Records for the exercise =
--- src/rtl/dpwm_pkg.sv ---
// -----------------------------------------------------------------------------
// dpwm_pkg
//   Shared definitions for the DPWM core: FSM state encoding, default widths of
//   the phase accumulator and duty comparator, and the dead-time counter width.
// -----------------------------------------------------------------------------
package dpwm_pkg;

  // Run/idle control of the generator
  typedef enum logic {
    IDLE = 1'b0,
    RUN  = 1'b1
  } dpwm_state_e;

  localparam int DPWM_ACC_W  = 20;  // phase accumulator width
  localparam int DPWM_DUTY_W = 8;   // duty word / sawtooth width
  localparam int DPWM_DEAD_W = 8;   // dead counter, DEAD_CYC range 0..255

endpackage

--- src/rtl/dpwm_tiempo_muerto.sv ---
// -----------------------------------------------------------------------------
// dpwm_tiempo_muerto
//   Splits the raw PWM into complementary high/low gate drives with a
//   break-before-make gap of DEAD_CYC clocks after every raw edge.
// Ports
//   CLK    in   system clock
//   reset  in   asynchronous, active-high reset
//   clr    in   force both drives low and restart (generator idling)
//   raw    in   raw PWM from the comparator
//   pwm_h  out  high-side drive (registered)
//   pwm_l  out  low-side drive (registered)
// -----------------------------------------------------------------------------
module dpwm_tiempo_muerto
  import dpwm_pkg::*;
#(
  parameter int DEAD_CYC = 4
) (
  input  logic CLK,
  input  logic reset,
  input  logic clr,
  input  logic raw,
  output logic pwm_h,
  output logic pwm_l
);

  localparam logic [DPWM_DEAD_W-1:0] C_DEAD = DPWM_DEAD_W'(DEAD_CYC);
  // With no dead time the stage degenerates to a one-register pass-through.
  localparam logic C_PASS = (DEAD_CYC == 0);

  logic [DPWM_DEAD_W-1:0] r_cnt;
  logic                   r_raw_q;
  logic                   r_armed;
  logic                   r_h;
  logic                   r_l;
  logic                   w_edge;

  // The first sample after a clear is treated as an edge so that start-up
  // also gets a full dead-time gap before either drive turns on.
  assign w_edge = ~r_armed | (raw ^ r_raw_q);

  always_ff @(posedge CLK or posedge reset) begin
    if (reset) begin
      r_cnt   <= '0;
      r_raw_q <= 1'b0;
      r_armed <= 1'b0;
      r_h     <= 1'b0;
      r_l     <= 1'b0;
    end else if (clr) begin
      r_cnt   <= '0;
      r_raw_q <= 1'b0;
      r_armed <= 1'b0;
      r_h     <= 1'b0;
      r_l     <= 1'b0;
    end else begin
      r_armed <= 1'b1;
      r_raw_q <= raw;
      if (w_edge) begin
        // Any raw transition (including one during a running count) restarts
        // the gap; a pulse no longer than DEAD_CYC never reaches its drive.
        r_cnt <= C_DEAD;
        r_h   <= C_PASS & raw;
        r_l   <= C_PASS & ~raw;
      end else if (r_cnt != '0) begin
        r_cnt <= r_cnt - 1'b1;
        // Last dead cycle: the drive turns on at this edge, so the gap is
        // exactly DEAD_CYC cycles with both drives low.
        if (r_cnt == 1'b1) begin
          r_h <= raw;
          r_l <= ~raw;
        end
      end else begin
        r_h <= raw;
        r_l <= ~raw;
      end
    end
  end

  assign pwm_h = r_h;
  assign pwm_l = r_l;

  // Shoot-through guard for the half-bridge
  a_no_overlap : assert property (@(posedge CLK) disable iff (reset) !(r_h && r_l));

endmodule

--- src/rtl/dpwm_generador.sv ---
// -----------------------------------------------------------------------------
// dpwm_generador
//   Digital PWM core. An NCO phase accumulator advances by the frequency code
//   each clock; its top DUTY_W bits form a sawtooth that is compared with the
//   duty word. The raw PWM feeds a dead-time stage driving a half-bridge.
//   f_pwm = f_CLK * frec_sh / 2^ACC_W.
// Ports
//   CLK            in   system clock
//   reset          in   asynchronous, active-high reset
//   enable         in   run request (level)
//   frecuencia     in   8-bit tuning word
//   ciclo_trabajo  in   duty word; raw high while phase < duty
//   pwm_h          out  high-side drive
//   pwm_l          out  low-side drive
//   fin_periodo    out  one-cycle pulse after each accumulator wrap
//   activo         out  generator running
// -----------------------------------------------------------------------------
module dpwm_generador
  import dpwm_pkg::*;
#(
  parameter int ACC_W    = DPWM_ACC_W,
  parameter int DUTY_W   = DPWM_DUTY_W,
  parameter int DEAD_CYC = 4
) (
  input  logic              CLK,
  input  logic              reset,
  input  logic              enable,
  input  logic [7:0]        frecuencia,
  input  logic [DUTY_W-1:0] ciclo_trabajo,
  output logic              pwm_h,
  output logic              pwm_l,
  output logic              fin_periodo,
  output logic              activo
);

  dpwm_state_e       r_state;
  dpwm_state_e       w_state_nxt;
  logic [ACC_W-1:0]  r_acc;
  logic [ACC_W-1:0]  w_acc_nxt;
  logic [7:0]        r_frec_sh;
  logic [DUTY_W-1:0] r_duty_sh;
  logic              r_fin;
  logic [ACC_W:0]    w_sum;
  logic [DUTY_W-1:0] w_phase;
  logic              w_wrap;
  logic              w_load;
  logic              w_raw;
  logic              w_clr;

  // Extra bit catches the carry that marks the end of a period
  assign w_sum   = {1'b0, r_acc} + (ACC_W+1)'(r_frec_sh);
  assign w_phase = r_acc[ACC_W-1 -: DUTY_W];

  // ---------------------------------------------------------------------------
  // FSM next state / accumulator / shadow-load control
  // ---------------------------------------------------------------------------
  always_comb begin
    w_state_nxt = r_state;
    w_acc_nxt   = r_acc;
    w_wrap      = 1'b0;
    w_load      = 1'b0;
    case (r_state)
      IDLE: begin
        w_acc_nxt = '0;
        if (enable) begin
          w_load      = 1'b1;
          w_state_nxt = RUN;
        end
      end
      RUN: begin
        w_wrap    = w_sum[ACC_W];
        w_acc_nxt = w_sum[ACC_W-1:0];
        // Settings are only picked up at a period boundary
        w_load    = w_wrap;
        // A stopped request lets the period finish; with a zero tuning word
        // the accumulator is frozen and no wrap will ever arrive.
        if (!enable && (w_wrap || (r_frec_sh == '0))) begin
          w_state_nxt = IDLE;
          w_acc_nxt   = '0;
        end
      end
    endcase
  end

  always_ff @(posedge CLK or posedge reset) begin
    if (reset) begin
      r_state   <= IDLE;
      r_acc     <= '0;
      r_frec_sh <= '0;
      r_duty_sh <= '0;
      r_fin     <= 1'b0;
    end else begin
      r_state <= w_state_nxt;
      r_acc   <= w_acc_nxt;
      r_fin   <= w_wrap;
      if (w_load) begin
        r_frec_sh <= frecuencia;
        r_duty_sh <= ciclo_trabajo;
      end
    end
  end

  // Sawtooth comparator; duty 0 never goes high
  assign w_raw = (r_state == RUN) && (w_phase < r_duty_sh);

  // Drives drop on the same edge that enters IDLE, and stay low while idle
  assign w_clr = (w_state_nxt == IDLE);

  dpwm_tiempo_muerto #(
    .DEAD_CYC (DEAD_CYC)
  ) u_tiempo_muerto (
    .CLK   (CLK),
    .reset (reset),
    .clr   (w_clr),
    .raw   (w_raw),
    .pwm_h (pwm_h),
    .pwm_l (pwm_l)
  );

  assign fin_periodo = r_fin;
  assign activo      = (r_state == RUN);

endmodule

What you need to do =
Transcribe the listing above in full, word for word.

Final answer =
--- src/rtl/dpwm_pkg.sv ---
// -----------------------------------------------------------------------------
// dpwm_pkg
//   Shared definitions for the DPWM core: FSM state encoding, default widths of
//   the phase accumulator and duty comparator, and the dead-time counter width.
// -----------------------------------------------------------------------------
package dpwm_pkg;

  // Run/idle control of the generator
  typedef enum logic {
    IDLE = 1'b0,
    RUN  = 1'b1
  } dpwm_state_e;

  localparam int DPWM_ACC_W  = 20;  // phase accumulator width
  localparam int DPWM_DUTY_W = 8;   // duty word / sawtooth width
  localparam int DPWM_DEAD_W = 8;   // dead counter, DEAD_CYC range 0..255

endpackage

--- src/rtl/dpwm_tiempo_muerto.sv ---
// -----------------------------------------------------------------------------
// dpwm_tiempo_muerto
//   Splits the raw PWM into complementary high/low gate drives with a
//   break-before-make gap of DEAD_CYC clocks after every raw edge.
// Ports
//   CLK    in   system clock
//   reset  in   asynchronous, active-high reset
//   clr    in   force both drives low and restart (generator idling)
//   raw    in   raw PWM from the comparator
//   pwm_h  out  high-side drive (registered)
//   pwm_l  out  low-side drive (registered)
// -----------------------------------------------------------------------------
module dpwm_tiempo_muerto
  import dpwm_pkg::*;
#(
  parameter int DEAD_CYC = 4
) (
  input  logic CLK,
  input  logic reset,
  input  logic clr,
  input  logic raw,
  output logic pwm_h,
  output logic pwm_l
);

  localparam logic [DPWM_DEAD_W-1:0] C_DEAD = DPWM_DEAD_W'(DEAD_CYC);
  // With no dead time the stage degenerates to a one-register pass-through.
  localparam logic C_PASS = (DEAD_CYC == 0);

  logic [DPWM_DEAD_W-1:0] r_cnt;
  logic                   r_raw_q;
  logic                   r_armed;
  logic                   r_h;
  logic                   r_l;
  logic                   w_edge;

  // The first sample after a clear is treated as an edge so that start-up
  // also gets a full dead-time gap before either drive turns on.
  assign w_edge = ~r_armed | (raw ^ r_raw_q);

  always_ff @(posedge CLK or posedge reset) begin
    if (reset) begin
      r_cnt   <= '0;
      r_raw_q <= 1'b0;
      r_armed <= 1'b0;
      r_h     <= 1'b0;
      r_l     <= 1'b0;
    end else if (clr) begin
      r_cnt   <= '0;
      r_raw_q <= 1'b0;
      r_armed <= 1'b0;
      r_h     <= 1'b0;
      r_l     <= 1'b0;
    end else begin
      r_armed <= 1'b1;
      r_raw_q <= raw;
      if (w_edge) begin
        // Any raw transition (including one during a running count) restarts
        // the gap; a pulse no longer than DEAD_CYC never reaches its drive.
        r_cnt <= C_DEAD;
        r_h   <= C_PASS & raw;
        r_l   <= C_PASS & ~raw;
      end else if (r_cnt != '0) begin
        r_cnt <= r_cnt - 1'b1;
        // Last dead cycle: the drive turns on at this edge, so the gap is
        // exactly DEAD_CYC cycles with both drives low.
        if (r_cnt == 1'b1) begin
          r_h <= raw;
          r_l <= ~raw;
        end
      end else begin
        r_h <= raw;
        r_l <= ~raw;
      end
    end
  end

  assign pwm_h = r_h;
  assign pwm_l = r_l;

  // Shoot-through guard for the half-bridge
  a_no_overlap : assert property (@(posedge CLK) disable iff (reset) !(r_h && r_l));

endmodule

--- src/rtl/dpwm_generador.sv ---
// -----------------------------------------------------------------------------
// dpwm_generador
//   Digital PWM core. An NCO phase accumulator advances by the frequency code
//   each clock; its top DUTY_W bits form a sawtooth that is compared with the
//   duty word. The raw PWM feeds a dead-time stage driving a half-bridge.
//   f_pwm = f_CLK * frec_sh / 2^ACC_W.
// Ports
//   CLK            in   system clock
//   reset          in   asynchronous, active-high reset
//   enable         in   run request (level)
//   frecuencia     in   8-bit tuning word
//   ciclo_trabajo  in   duty word; raw high while phase < duty
//   pwm_h          out  high-side drive
//   pwm_l          out  low-side drive
//   fin_periodo    out  one-cycle pulse after each accumulator wrap
//   activo         out  generator running
// -----------------------------------------------------------------------------
module dpwm_generador
  import dpwm_pkg::*;
#(
  parameter int ACC_W    = DPWM_ACC_W,
  parameter int DUTY_W   = DPWM_DUTY_W,
  parameter int DEAD_CYC = 4
) (
  input  logic              CLK,
  input  logic              reset,
  input  logic              enable,
  input  logic [7:0]        frecuencia,
  input  logic [DUTY_W-1:0] ciclo_trabajo,
  output logic              pwm_h,
  output logic              pwm_l,
  output logic              fin_periodo,
  output logic              activo
);

  dpwm_state_e       r_state;
  dpwm_state_e       w_state_nxt;
  logic [ACC_W-1:0]  r_acc;
  logic [ACC_W-1:0]  w_acc_nxt;
  logic [7:0]        r_frec_sh;
  logic [DUTY_W-1:0] r_duty_sh;
  logic              r_fin;
  logic [ACC_W:0]    w_sum;
  logic [DUTY_W-1:0] w_phase;
  logic              w_wrap;
  logic              w_load;
  logic              w_raw;
  logic              w_clr;

  // Extra bit catches the carry that marks the end of a period
  assign w_sum   = {1'b0, r_acc} + (ACC_W+1)'(r_frec_sh);
  assign w_phase = r_acc[ACC_W-1 -: DUTY_W];

  // ---------------------------------------------------------------------------
  // FSM next state / accumulator / shadow-load control
  // ---------------------------------------------------------------------------
  always_comb begin
    w_state_nxt = r_state;
    w_acc_nxt   = r_acc;
    w_wrap      = 1'b0;
    w_load      = 1'b0;
    case (r_state)
      IDLE: begin
        w_acc_nxt = '0;
        if (enable) begin
          w_load      = 1'b1;
          w_state_nxt = RUN;
        end
      end
      RUN: begin
        w_wrap    = w_sum[ACC_W];
        w_acc_nxt = w_sum[ACC_W-1:0];
        // Settings are only picked up at a period boundary
        w_load    = w_wrap;
        // A stopped request lets the period finish; with a zero tuning word
        // the accumulator is frozen and no wrap will ever arrive.
        if (!enable && (w_wrap || (r_frec_sh == '0))) begin
          w_state_nxt = IDLE;
          w_acc_nxt   = '0;
        end
      end
    endcase
  end

  always_ff @(posedge CLK or posedge reset) begin
    if (reset) begin
      r_state   <= IDLE;
      r_acc     <= '0;
      r_frec_sh <= '0;
      r_duty_sh <= '0;
      r_fin     <= 1'b0;
    end else begin
      r_state <= w_state_nxt;
      r_acc   <= w_acc_nxt;
      r_fin   <= w_wrap;
      if (w_load) begin
        r_frec_sh <= frecuencia;
        r_duty_sh <= ciclo_trabajo;
      end
    end
  end

  // Sawtooth comparator; duty 0 never goes high
  assign w_raw = (r_state == RUN) && (w_phase < r_duty_sh);

  // Drives drop on the same edge that enters IDLE, and stay low while idle
  assign w_clr = (w_state_nxt == IDLE);

  dpwm_tiempo_muerto #(
    .DEAD_CYC (DEAD_CYC)
  ) u_tiempo_muerto (
    .CLK   (CLK),
    .reset (reset),
    .clr   (w_clr),
    .raw   (w_raw),
    .pwm_h (pwm_h),
    .pwm_l (pwm_l)
  );

  assign fin_periodo = r_fin;
  assign activo      = (r_state == RUN);

endmodule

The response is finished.